LMK > CLS:面向稠密嵌入的地标池化方法
LMK > CLS: Landmark Pooling for Dense Embeddings
January 29, 2026
作者: Meet Doshi, Aashka Trivedi, Vishwajeet Kumar, Parul Awasthy, Yulong Li, Jaydeep Sen, Radu Florian, Sachindra Joshi
cs.AI
摘要
表征学习是搜索、聚类、分类和重排等下游任务的核心。当前最先进的序列编码器通常通过池化操作(最常用的是特殊[CLS]标记或词嵌入均值池化)将可变长度的标记序列压缩为单一向量。本文指出这些池化策略存在系统性缺陷:[CLS]倾向于将信息集中于序列起始位置,可能无法充分表征分布式证据;而均值池化则会稀释显著的局部信号,有时导致短上下文场景表现下降。为解决这些问题,我们提出地标(LMK)池化方法:将序列分割为文本块,在块间插入地标标记,最后通过对地标标记嵌入进行均值池化形成最终表征。这种简易机制能在不牺牲局部显著特征的前提下提升长上下文外推能力,仅需引入少量特殊标记作为代价。实证研究表明,LMK池化在短上下文检索任务中与现有方法表现相当,在长上下文任务中则实现显著提升,为现有池化方法提供了实用且可扩展的替代方案。
English
Representation learning is central to many downstream tasks such as search, clustering, classification, and reranking.
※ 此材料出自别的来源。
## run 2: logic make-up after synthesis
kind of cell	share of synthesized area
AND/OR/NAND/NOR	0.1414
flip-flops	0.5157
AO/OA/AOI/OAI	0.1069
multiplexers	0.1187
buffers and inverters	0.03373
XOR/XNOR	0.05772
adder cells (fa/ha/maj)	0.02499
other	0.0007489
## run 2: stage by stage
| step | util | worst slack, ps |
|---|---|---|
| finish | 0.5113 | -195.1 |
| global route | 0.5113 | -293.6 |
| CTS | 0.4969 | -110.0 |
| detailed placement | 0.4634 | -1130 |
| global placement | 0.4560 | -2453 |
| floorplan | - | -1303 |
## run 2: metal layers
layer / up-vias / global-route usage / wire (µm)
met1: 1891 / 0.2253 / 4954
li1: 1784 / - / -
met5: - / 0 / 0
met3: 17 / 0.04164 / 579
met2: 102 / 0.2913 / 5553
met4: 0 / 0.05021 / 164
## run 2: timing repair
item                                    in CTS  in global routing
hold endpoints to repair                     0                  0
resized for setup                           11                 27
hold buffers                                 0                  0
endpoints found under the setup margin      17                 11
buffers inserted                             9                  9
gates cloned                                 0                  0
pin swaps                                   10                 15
[config.mk]
export PLATFORM = sky130hd
export DESIGN_NAME = hmaf_filter
export DESIGN_NICKNAME = d
export VERILOG_FILES = /design/src/rtl/hmaf_filter.v /design/src/rtl/hmaf_buf2.v
export VERILOG_INCLUDE_DIRS = /design/src /design/src/shared
export SDC_FILE = /design/constraint.sdc
export NUM_CORES = 1
export LEC_CHECK = 0
export ABC_AREA = 1
export BUFFER_PORTS_ARGS = -buffer_cell sky130_fd_sc_hd__clkbuf_2
export CORE_MARGIN = 1
export CORE_UTILIZATION = 51
export DETAILED_ROUTE_END_ITERATION = 8
export PLACE_DENSITY = 0.87
export REMOVE_ABC_BUFFERS = 1
export SYNTH_ARGS = -nofsm -noshare
export SYNTH_HDL_FRONTEND = slang
export SYNTH_SLANG_ARGS = --single-unit
[constraint.sdc]
create_clock -name I_MCLK -period 2.45 [get_ports I_MCLK]
set_input_delay 0.49 -clock I_MCLK [delete_from_list [all_inputs] [get_ports I_MCLK]]
set_output_delay 0.49 -clock I_MCLK [all_outputs]
set_load 0.02 [all_outputs]
===== src/core/ifpub_defines.svh =====
`ifndef IFPUB_DEFINES_SVH
`define IFPUB_DEFINES_SVH
// ----------------------------------------
// Register offsets
// ----------------------------------------
`define IFPUB_FORCE_OFF 12'h000
`define IFPUB_CLEAR_OFF 12'h004
`define IFPUB_ENABLE_OFF 12'h008
`define IFPUB_IRQ_STAT_OFF 12'h00C
`define IFPUB_IRQ_EN_OFF 12'h010
`define IFPUB_IRQ_CLR_OFF 12'h014
// ----------------------------------------
// Field layout and reset values
// ----------------------------------------
`define IFPUB_NLINES 18
`define IFPUB_FIRST_LINE 32
`define IFPUB_PEND_RST 18'h00000
`define IFPUB_ENA_RST 18'h00000
`define IFPUB_IRQ_RST 2'h0
`define IFPUB_EV_SET 0
`define IFPUB_EV_NEW 1
`endif


===== src/core/ifpub_pkg.sv =====
`include "ifpub_defines.svh"
package ifpub_pkg;
   typedef logic [`IFPUB_NLINES-1:0] ifpub_lines_t;
   typedef logic [31:0] ifpub_word_t;
endpackage : ifpub_pkg


===== src/core/ifpub_sync.sv =====
`timescale 1ns/1ps
`default_nettype none
// Two-flop synchroniser for a bundle of source levels
module ifpub_sync
   import ifpub_pkg::*;
(
   // Clock and reset
   input wire logic pclk,
   input wire logic presetn,
   input wire logic clk_en,
   // Data
   input wire ifpub_lines_t din,
   output ifpub_lines_t dout
);
   ifpub_lines_t meta_r, meta_nxt, sync_r, sync_nxt;

   // Next values of the two stages
   always_comb begin
      meta_nxt = clk_en ? din : meta_r;
      sync_nxt = clk_en ? meta_r : sync_r;
   end

   // Register stages
   always_ff @(posedge pclk or negedge presetn) begin
      if (!presetn) begin
         meta_r <= `IFPUB_PEND_RST;
         sync_r <= `IFPUB_PEND_RST;
      end else begin
         meta_r <= meta_nxt;
         sync_r <= sync_nxt;
      end
   end

   assign dout = sync_r;
endmodule : ifpub_sync
`default_nettype wire


===== src/core/ifpub_top.sv =====
`timescale 1ns/1ps
`default_nettype none
module ifpub_top
   import ifpub_pkg::*;
(
   // Clock, reset, enable
   input wire logic pclk,
   input wire logic presetn,
   input wire logic clk_en,
   // APB slave
   input wire logic psel,
   input wire logic penable,
   input wire logic pwrite,
   input wire logic [11:0] paddr,
   input wire logic [31:0] pwdata,
   output logic [31:0] prdata,
   output logic pready,
   output logic pslverr,
   // Interrupt sources, lines 32..49 (asynchronous levels)
   input wire ifpub_lines_t irq_src,
   // Pending lines toward the core
   output ifpub_lines_t pending_out,
   // Summary interrupt
   output logic irq
);
   // ----------------------------------------
   // Decode helpers
   // ----------------------------------------
   // Word match on the upper address bits; byte lanes are ignored
   function automatic logic hit(input logic [11:0] a, input logic [11:0] o);
      hit = (a[11:2] == o[11:2]);
   endfunction : hit

   // Lines above the bank width are dropped on write
   function automatic ifpub_lines_t low_bits(input logic [31:0] d);
      low_bits = d[`IFPUB_NLINES-1:0];
   endfunction : low_bits

   // ----------------------------------------
   // Source synchronisation
   // ----------------------------------------
   // Sources are asynchronous levels; only the second stage is read
   ifpub_lines_t src_s;
   ifpub_sync u_sync (
      .pclk(pclk),
      .presetn(presetn),
      .clk_en(clk_en),
      .din(irq_src),
      .dout(src_s)
   );

   // ----------------------------------------
   // State
   // ----------------------------------------
   // Pending bank, line enables and the delayed source for edges
   ifpub_lines_t pend_r, pend_nxt, ena_r, ena_nxt, src_q_r, src_q_nxt;
   // Status, its enables and the summary output
   logic [1:0] ist_r, ist_nxt, ien_r, ien_nxt;
   logic [31:0] prdata_r, prdata_nxt;
   logic irq_r, irq_nxt;
   // Bus side
   logic acc, wr, rd, mapped;
   logic ready_r, ready_nxt, err_r, err_nxt;
   ifpub_lines_t force_v, clear_v, rise_v, set_v, arm_v;
   logic set_ev, new_ev;

   // ----------------------------------------
   // Bus decode
   // ----------------------------------------
   // Access phase qualifier; nothing is taken while the enable is low
   assign acc = psel & penable & clk_en;
   // Writes land only at the edge that completes the transfer, so a
   // clear or a force is applied exactly once per bus write
   assign wr = acc & pwrite & ready_r;
   // Read data is captured in the wait cycle and stands with ready
   assign rd = acc & ~pwrite & ~ready_r;
   // Any of the six register words; the rest answer with an error
   assign mapped = hit(paddr, `IFPUB_FORCE_OFF) |
                   hit(paddr, `IFPUB_CLEAR_OFF) |
                   hit(paddr, `IFPUB_ENABLE_OFF) |
                   hit(paddr, `IFPUB_IRQ_STAT_OFF) |
                   hit(paddr, `IFPUB_IRQ_EN_OFF) |
                   hit(paddr, `IFPUB_IRQ_CLR_OFF);

   // ----------------------------------------
   // Pending bank
   // ----------------------------------------
   // Pending set and clear terms; a disabled line takes no set at all
   always_comb begin
      force_v = (wr && hit(paddr, `IFPUB_FORCE_OFF)) ?
                low_bits(pwdata) : '0;
      clear_v = (wr && hit(paddr, `IFPUB_CLEAR_OFF)) ?
                low_bits(pwdata) : '0;
      rise_v = clk_en ? (src_s & ~src_q_r) : '0;
      arm_v = (force_v | rise_v) & ena_r;
      // Only lines that were not yet pending count as newly pended
      set_v = arm_v & ~pend_r;
      set_ev = |set_v;
      new_ev = |(rise_v & ena_r);
   end

   // Next state of the pending bank and enables
   // Pending holds after its source falls; only a clear drops it
   always_comb begin
      pend_nxt = pend_r;
      ena_nxt = ena_r;
      src_q_nxt = clk_en ? src_s : src_q_r;
      if (clk_en) begin
         // Set wins over a clear in the same cycle, also for a line
         // that was already pending when its source rose again
         pend_nxt = (pend_r & ~clear_v) | arm_v;
      end
      if (wr && hit(paddr, `IFPUB_ENABLE_OFF)) begin
         ena_nxt = low_bits(pwdata);
      end
   end

   // ----------------------------------------
   // Interrupt status
   // ----------------------------------------
   // Interrupt status, enable and output
   // Status bits are sticky; a clear loses to an event in the same cycle
   always_comb begin
      ist_nxt = ist_r;
      ien_nxt = ien_r;
      if (wr && hit(paddr, `IFPUB_IRQ_CLR_OFF)) begin
         ist_nxt = ist_r & ~pwdata[1:0];
      end
      if (wr && hit(paddr, `IFPUB_IRQ_EN_OFF)) begin
         ien_nxt = pwdata[1:0];
      end
      if (clk_en) begin
         ist_nxt[`IFPUB_EV_SET] = ist_nxt[`IFPUB_EV_SET] | set_ev;
         ist_nxt[`IFPUB_EV_NEW] = ist_nxt[`IFPUB_EV_NEW] | new_ev;
      end
      irq_nxt = clk_en ? |(ist_nxt & ien_nxt) : irq_r;
   end

   // ----------------------------------------
   // Read path
   // ----------------------------------------
   // Read data mux; unused upper bits read zero
   // Write-only and unmapped words read as zero
   always_comb begin
      prdata_nxt = prdata_r;
      if (rd) begin
         prdata_nxt = 32'h00000000;
         if (hit(paddr, `IFPUB_FORCE_OFF)) begin
            prdata_nxt[`IFPUB_NLINES-1:0] = pend_r;
         end else if (hit(paddr, `IFPUB_ENABLE_OFF)) begin
            prdata_nxt[`IFPUB_NLINES-1:0] = ena_r;
         end else if (hit(paddr, `IFPUB_IRQ_STAT_OFF)) begin
            prdata_nxt[1:0] = ist_r;
         end else if (hit(paddr, `IFPUB_IRQ_EN_OFF)) begin
            prdata_nxt[1:0] = ien_r;
         end
      end
   end

   // ----------------------------------------
   // State registers
   // ----------------------------------------
   // Register all state but the handshake flags; the reset branch loads constants only
   always_ff @(posedge pclk or negedge presetn) begin
      if (!presetn) begin
         pend_r <= `IFPUB_PEND_RST;
         ena_r <= `IFPUB_ENA_RST;
         src_q_r <= `IFPUB_PEND_RST;
         ist_r <= `IFPUB_IRQ_RST;
         ien_r <= `IFPUB_IRQ_RST;
         irq_r <= 1'b0;
         prdata_r <= 32'h00000000;
      end else begin
         pend_r <= pend_nxt;
         ena_r <= ena_nxt;
         src_q_r <= src_q_nxt;
         ist_r <= ist_nxt;
         ien_r <= ien_nxt;
         irq_r <= irq_nxt;
         prdata_r <= prdata_nxt;
      end
   end

   // ----------------------------------------
   // APB handshake
   // ----------------------------------------
   // One wait cycle, registered answer; ready stands for one cycle and
   // the error flag stands with it for an unmapped word
   always_comb begin
      ready_nxt = ready_r;
      err_nxt = err_r;
      if (clk_en) begin
         ready_nxt = psel & penable & ~ready_r;
         err_nxt = psel & penable & ~ready_r & ~mapped;
      end
   end

   always_ff @(posedge pclk or negedge presetn) begin
      if (!presetn) begin
         ready_r <= 1'b0;
         err_r <= 1'b0;
      end else begin
         ready_r <= ready_nxt;
         err_r <= err_nxt;
      end
   end

   // ----------------------------------------
   // Outputs
   // ----------------------------------------
   // Every output comes straight from a flip-flop
   assign pready = ready_r;
   assign pslverr = err_r;
   assign prdata = prdata_r;
   assign pending_out = pend_r;
   assign irq = irq_r;
endmodule : ifpub_top
`default_nettype wire


===== config.mk =====
export PLATFORM = sky130hd
export DESIGN_NAME = ifpub_top
export DESIGN_NICKNAME = d
export VERILOG_FILES = /design/src/core/ifpub_pkg.sv /design/src/core/ifpub_sync.sv /design/src/core/ifpub_top.sv
export VERILOG_INCLUDE_DIRS = /design/src /design/src/core
export SDC_FILE = /design/constraint.sdc
export NUM_CORES = 1
export LEC_CHECK = 0
export BUFFER_PORTS_ARGS = -buffer_cell sky130_fd_sc_hd__buf_2
export CAP_MARGIN = 20
export CORE_UTILIZATION = 30
export CTS_BUF_LIST = sky130_fd_sc_hd__clkbuf_4
export DETAILED_ROUTE_END_ITERATION = 12
export SYNTH_ARGS = -nofsm -noshare
export SYNTH_HDL_FRONTEND = slang
export SYNTH_HIERARCHICAL = 1
export SYNTH_SLANG_ARGS = --single-unit

===== constraint.sdc =====
create_clock -name pclk -period 3.65 [get_ports pclk]
set_input_delay 0.5475 -clock pclk [delete_from_list [all_inputs] [get_ports pclk]]
set_output_delay 0.5475 -clock pclk [all_outputs]
set_load 0.02 [all_outputs]

==> impl_metrics.yaml <==
outcome:
  status: "completed"
cts:
  cts_resized: 0
  htreeDepth: 4
  postCtsSetupRepairBufs: 0
  cts_sinks: 115
  clockBufferDepth: 2
  cts_tree: "done"
  clock-root-buffer: "clkbuf_4"
  numCtsBuffers: 17
  worst_setup_hold_path_clk_slew_ns: 0.10
  clk_latency_ns: 0.50
  cts_hold_buf: 0
worst_hold_path:
  worstHoldPathType: "in -> async"
floorplanning:
  core_area_um2: 18000
  start_util_pct: 30.6
  io-pin-count: 121
  rows: 49
  die_h_um: 138
  dieArea_um2: 19000
  dieWidth_um: 138
layout:
  fill_cells: 1803
  antenna_cells: 0
  areaGrowthSynthToFinish_pct: 17.6
  utilization_pct: 36.0
  fin_area_um2: 6490
  nNetsFinal: 623
  layout-drive-gt1-share_pct: 37.5
critical_path:
  crit_path_end_kind: "flop"
  r2r_slack_ns: 1.39
  ff2ff_path_depth: 5
  critPathArrivalTime_ns: 2.82
  required_ns: 4.03
  r2r-start: "pready"
  critPathKind: "in -> reg"
  timing.rr.end: "irq"
  crit_path_max_fanout: 35
  start_kind: "input port"
grt:
  grt.busiest_layer: "met2"
  grt_antenna_before_repair: 0
  grt_pass1_vias: 3888
  grt_overflow: 0
  use_met3_pct: 3.50
  grt_max_degree: 61
  gr-usage-met1_pct: 20.4
  grt_pass1_wl_mm: 21.1
  grtUsageTotal_pct: 14.9
  grtUsageMet2_pct: 21.9
yosys:
  avgSynthCellArea_um2: 12.1
  synth-edff-count: 0
  ys.flop_type: "dfrtp_1"
  yosysWarnings: 6
  synthCells: 456
  syn_area_um2: 5520
  synth_seq_area_share_pct: 52.1
  ys_types: 47
  synthArstFlopShare_pct: 100
  synth-seq-cells: 115
timing:
  setup_viol: 0
  final_max_slew_viol_count: 0
  fin_ws_ns: 1.21
  slew_headroom_pct: 46.6
  hold_viol: 0
  max_freq_mhz: 410
  period_share_pct: 66.9
  layout_min_cycle_time_ns: 2.44
  max_slew.worst_pin.slew_ns: 0.801
  clock_skew_ns: 0.0171
  rsz0062_at_grt: "false"
  fin_tns_setup_ns: 0
routing:
  avgRoutedWirePerCell_um: 17.0
  drt_iter0_drc: 291
  drc: 0
  ant_nets: 0
  vias: 4019
  routed_via_density: 5.04
  drt-pass1-iter-count: 5
  drt_wl_total_mm: 13.6
flow_run:
  cap_violations: 0
place:
  hpwlAfterDp_mm: 9.96
  gp_congestion: 0.886
  placed_cell_area_um2: 6170
  place_ws_ns: 0.698
  port_buffers: 90
power:
  p_leak_nw: 3.27
  p_total_w: 0.00289
  powerDensity_nw_per_um2: 445
  vdd_drop_max_mv: 0.246
-- metrics by stage --
stage,cells,hold slack [ns]
floorplan,469,0.252
global placement,765,0.461
detailed placement,765,0.469
CTS,797,0.105
global route,797,0.144
finish,797,0.122
-- state kept, by name (all words and copies together) (netlist names) --
register       flops
pready             1
pending_out       18
ist_r              2
src_q_r           18
u_sync/dout       18
pslverr            1
prdata            18
u_sync/meta_r     18
irq                1
ena_r             18
ien_r              2
-- cell families (layout without fill, tap and decap cells) --
logic type	Yosys count	count (layout)	synth area share (%)
other	1	14	0.0679
buffers and inverters	46	145	5.35
DFF	115	115	52.1
AOI/OAI and AO/OA	69	69	9.27
and+or+nand+nor	149	149	15.0
muxes	76	76	18.2
-- cell usage after synthesis (2+ instances only) --
library cell | number | share of area [%]
dfrtp_1 | 115 | 52
nand2_1 | 46 | 3.1
mux2_4 | 40 | 11
nor2_1 | 35 | 2.4
mux2_2 | 34 | 6.9
nand4b_1 | 17 | 2.7
o22ai_1 | 16 | 1.8
buf_4 | 14 | 1.9
inv_1 | 13 | 0.88
a211o_1 | 12 | 1.9
a221oi_1 | 12 | 1.9
clkbuf_1 | 9 | 0.61
nand3_1 | 9 | 0.82
nor2b_1 | 8 | 0.91
o21ai_0 | 7 | 0.63
nand4_1 | 6 | 0.68
and3_1 | 5 | 0.57
a21o_1 | 4 | 0.54
a22oi_1 | 4 | 0.54
nand3b_1 | 4 | 0.54
nor3_1 | 4 | 0.36
o31ai_1 | 4 | 0.54
a22o_1 | 3 | 0.48
buf_1 | 3 | 0.20
buf_12 | 3 | 1.1
nor4_1 | 3 | 0.34
a21oi_1 | 2 | 0.18
a31oi_1 | 2 | 0.23
and3b_1 | 2 | 0.32
buf_2 | 2 | 0.18
mux2i_1 | 2 | 0.36
-- worst max-delay path by stage --
stage	start	end	slack, ns	cells past startpoint
final	clk_en	irq	1.21	7
after floorplan	paddr[8]	ena_r[10]	1.22	6
after CTS	clk_en	irq	1.24	7
after global routing	clk_en	irq	1.10	7
after global placement	clk_en	irq	0.75	7
after detailed placement	clk_en	irq	0.70	7
-- critical path: stages --
cell and delay, ns:
buf_4 0.35, and4_1 0.26, nand4_1 0.36, nor3_1 0.41, mux2_2 0.39, and3_1 0.18
a311o_1 0.31
-- cell usage in the layout, fill, tap and decap left out, drive strengths merged, types with 13 or more instances in the layout --
cell type    n
buf        100
inv         13
mux2        74
conb        14
clkbuf      19
nand4b      17
o22ai       16
dfrtp      115
nor2        35
nand2       47
-- routing by layer --
layer,wire length (um),vias to the layer above
met4,422,0
met1,6290,1975
met5,0,-
met2,5980,167
li1,-,1849
met3,870,28
-- layout make-up --
class	instances	area, um2	share of cell area [%]
repair buffers	100	543	8.36
clock inverters	13	185	2.85
multi-input cells	308	2410	37.1
inverters	13	48.8	0.751
well taps	229	287	4.41
clock buffers	19	143	2.20
flip-flops and latches	115	2880	44.3
-- power breakdown --
part / leakage, nW / internal (W) / total [W] / switching [W]
logic: 1.64 / 0.000182 / 0.000366 / 0.000184
clock network: 0.174 / 0.000560 / 0.00104 / 0.000485
registers: 1.46 / 0.00140 / 0.00148 / 0.0000791
Note: power is estimated with default switching activity, not from simulation.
State-of-the-art sequence encoders typically collapse a variable-length token sequence to a single vector using a pooling operator, most commonly a special [CLS] token or mean pooling over token embeddings. In this paper, we identify systematic weaknesses of these pooling strategies: [CLS] tends to concentrate information toward the initial positions of the sequence and can under-represent distributed evidence, while mean pooling can dilute salient local signals, sometimes leading to worse short-context performance. To address these issues, we introduce Landmark (LMK) pooling, which partitions a sequence into chunks, inserts landmark tokens between chunks, and forms the final representation by mean-pooling the landmark token embeddings. This simple mechanism improves long-context extrapolation without sacrificing local salient features, at the cost of introducing a small number of special tokens. We empirically demonstrate that LMK pooling matches existing methods on short-context retrieval tasks and yields substantial improvements on long-context tasks, making it a practical and scalable alternative to existing pooling methods.